Il 23 maggio 2024 l’Assemblea generale delle Nazioni Unite ha proclamato l’11 luglio Giornata internazionale di riflessione e commemorazione del genocidio di Srebrenica. Per il presidente della Repubblica Sergio Mattarella “la triste stagione dei nazionalismi, foriera dei peggiori lutti del XX secolo deve essere definitivamente consegnata alla storia”.

Ramo Osmanović chiama il figlio Nermin

Uno dei video più noti della guerra in Bosnia Erzegovina mostra un uomo di mezza età in piedi in un campo: sta chiamando il figlio, Nermin, che insieme a molte altre persone si è nascosto nel bosco, sulle colline. “Vieni Nermin, sono quaggiù!”, grida al ragazzo.

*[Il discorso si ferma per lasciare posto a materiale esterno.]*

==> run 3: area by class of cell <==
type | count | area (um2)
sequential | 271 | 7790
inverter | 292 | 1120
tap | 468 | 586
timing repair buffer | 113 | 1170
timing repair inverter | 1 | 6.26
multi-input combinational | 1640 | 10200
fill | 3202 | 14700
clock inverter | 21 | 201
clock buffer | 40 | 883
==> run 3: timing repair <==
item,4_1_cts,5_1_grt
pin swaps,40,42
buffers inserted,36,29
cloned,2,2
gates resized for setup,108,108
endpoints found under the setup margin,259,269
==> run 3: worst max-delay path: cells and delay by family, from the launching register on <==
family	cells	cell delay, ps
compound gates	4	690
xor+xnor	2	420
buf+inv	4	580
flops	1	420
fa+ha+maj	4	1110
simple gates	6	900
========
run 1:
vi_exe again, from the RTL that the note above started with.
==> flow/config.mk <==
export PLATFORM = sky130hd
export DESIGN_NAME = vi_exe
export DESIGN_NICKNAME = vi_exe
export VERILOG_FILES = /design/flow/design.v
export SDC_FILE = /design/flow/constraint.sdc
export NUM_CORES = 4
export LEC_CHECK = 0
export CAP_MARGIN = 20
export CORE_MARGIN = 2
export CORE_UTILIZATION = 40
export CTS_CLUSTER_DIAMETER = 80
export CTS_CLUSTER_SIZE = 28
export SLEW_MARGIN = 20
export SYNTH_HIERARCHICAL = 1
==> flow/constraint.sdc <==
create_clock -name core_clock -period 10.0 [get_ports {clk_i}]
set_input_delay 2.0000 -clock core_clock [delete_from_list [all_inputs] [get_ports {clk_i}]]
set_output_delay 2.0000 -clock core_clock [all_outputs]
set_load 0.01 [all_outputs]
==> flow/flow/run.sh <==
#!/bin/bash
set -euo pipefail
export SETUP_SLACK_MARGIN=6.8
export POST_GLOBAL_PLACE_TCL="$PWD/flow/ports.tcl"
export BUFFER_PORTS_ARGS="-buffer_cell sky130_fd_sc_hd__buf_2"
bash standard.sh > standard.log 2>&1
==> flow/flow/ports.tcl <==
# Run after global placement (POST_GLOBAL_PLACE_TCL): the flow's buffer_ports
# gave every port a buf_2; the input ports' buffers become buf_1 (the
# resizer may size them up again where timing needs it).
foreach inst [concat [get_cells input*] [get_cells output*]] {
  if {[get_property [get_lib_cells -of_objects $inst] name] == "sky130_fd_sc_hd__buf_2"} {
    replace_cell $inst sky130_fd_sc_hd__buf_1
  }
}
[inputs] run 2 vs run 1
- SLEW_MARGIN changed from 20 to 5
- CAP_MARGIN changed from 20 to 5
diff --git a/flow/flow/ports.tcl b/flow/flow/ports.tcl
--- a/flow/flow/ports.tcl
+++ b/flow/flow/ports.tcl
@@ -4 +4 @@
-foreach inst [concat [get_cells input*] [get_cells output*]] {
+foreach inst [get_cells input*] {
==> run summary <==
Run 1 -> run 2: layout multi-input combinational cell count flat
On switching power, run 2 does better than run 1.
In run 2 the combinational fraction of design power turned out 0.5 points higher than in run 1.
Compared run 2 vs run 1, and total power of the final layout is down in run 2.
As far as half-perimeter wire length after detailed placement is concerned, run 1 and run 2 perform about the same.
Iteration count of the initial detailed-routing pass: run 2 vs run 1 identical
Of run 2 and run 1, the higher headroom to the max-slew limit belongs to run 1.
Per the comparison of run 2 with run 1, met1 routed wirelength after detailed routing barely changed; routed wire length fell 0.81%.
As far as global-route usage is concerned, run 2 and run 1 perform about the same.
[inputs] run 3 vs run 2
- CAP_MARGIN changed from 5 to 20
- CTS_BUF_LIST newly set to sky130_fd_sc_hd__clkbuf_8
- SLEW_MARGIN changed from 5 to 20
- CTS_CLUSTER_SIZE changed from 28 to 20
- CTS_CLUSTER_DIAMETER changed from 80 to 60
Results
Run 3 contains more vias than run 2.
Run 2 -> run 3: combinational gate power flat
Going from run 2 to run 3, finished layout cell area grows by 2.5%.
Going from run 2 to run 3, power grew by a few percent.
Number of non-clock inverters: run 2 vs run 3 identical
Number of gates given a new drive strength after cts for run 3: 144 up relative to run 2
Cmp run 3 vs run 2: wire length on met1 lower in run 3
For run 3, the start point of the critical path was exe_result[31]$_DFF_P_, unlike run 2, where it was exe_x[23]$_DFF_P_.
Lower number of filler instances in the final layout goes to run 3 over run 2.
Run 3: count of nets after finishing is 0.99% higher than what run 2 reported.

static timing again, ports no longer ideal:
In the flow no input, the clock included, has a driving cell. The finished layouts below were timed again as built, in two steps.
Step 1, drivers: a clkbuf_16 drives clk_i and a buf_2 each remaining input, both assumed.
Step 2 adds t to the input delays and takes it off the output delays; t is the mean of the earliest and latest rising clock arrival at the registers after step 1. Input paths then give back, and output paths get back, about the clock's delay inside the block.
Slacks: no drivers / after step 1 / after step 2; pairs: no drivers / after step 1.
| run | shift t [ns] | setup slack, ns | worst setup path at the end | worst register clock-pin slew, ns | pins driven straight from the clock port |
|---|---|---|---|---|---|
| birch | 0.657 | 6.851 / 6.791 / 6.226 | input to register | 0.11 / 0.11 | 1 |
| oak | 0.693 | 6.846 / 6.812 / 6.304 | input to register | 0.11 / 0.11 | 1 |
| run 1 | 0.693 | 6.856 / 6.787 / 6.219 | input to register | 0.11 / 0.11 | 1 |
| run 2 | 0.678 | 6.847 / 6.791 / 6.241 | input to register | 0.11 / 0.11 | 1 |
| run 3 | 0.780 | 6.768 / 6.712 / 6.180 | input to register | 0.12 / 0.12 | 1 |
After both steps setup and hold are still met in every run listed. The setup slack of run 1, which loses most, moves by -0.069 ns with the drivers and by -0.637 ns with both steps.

Una voce fuori campo gli ordina, con tono canzonatorio: “Digli con chi sei”. L’uomo inizia nuovamente a chiamare: “Sono con i serbi, venite giù, è sicuro!”. Quell’uomo si chiamava Ramo Osmanović: lui e suo figlio Nermin furono tra le migliaia di bosgnacchi che vennero uccisi dai soldati serbi bosniaci, dopo che questi erano riusciti a conquistare Srebrenica. I loro corpi vennero identificati e sepolti solamente nel 2008 in un grande cimitero memoriale a Potočari, nella Bosnia Erzegovina orientale. A Ramo Osmanović è stata dedicata anche una piccola statua in centro a Sarajevo. Il monumento è intitolato proprio “Nermine, dođi!”, e cioè “Vieni, Nermin!”.

La statua dedicata a Ramo Osmanović

Una pagina orrenda che non bisogna mai dimenticare, soprattutto perché a 30 anni di distanza da quei fatti terribili stragi e massacri di persone inerme sono tutt’altro che terminati. E l’Europa, oggi come allora, spesso rimane a guardare o, quando decide di intervenire, lo fa in colpevole ritardo.

Buona domenica.

 

Nell’immagine di copertina, la statua in centro a Sarajevo dedicata a Ramo Osmanović  e intitolata “Vieni, Nermin!”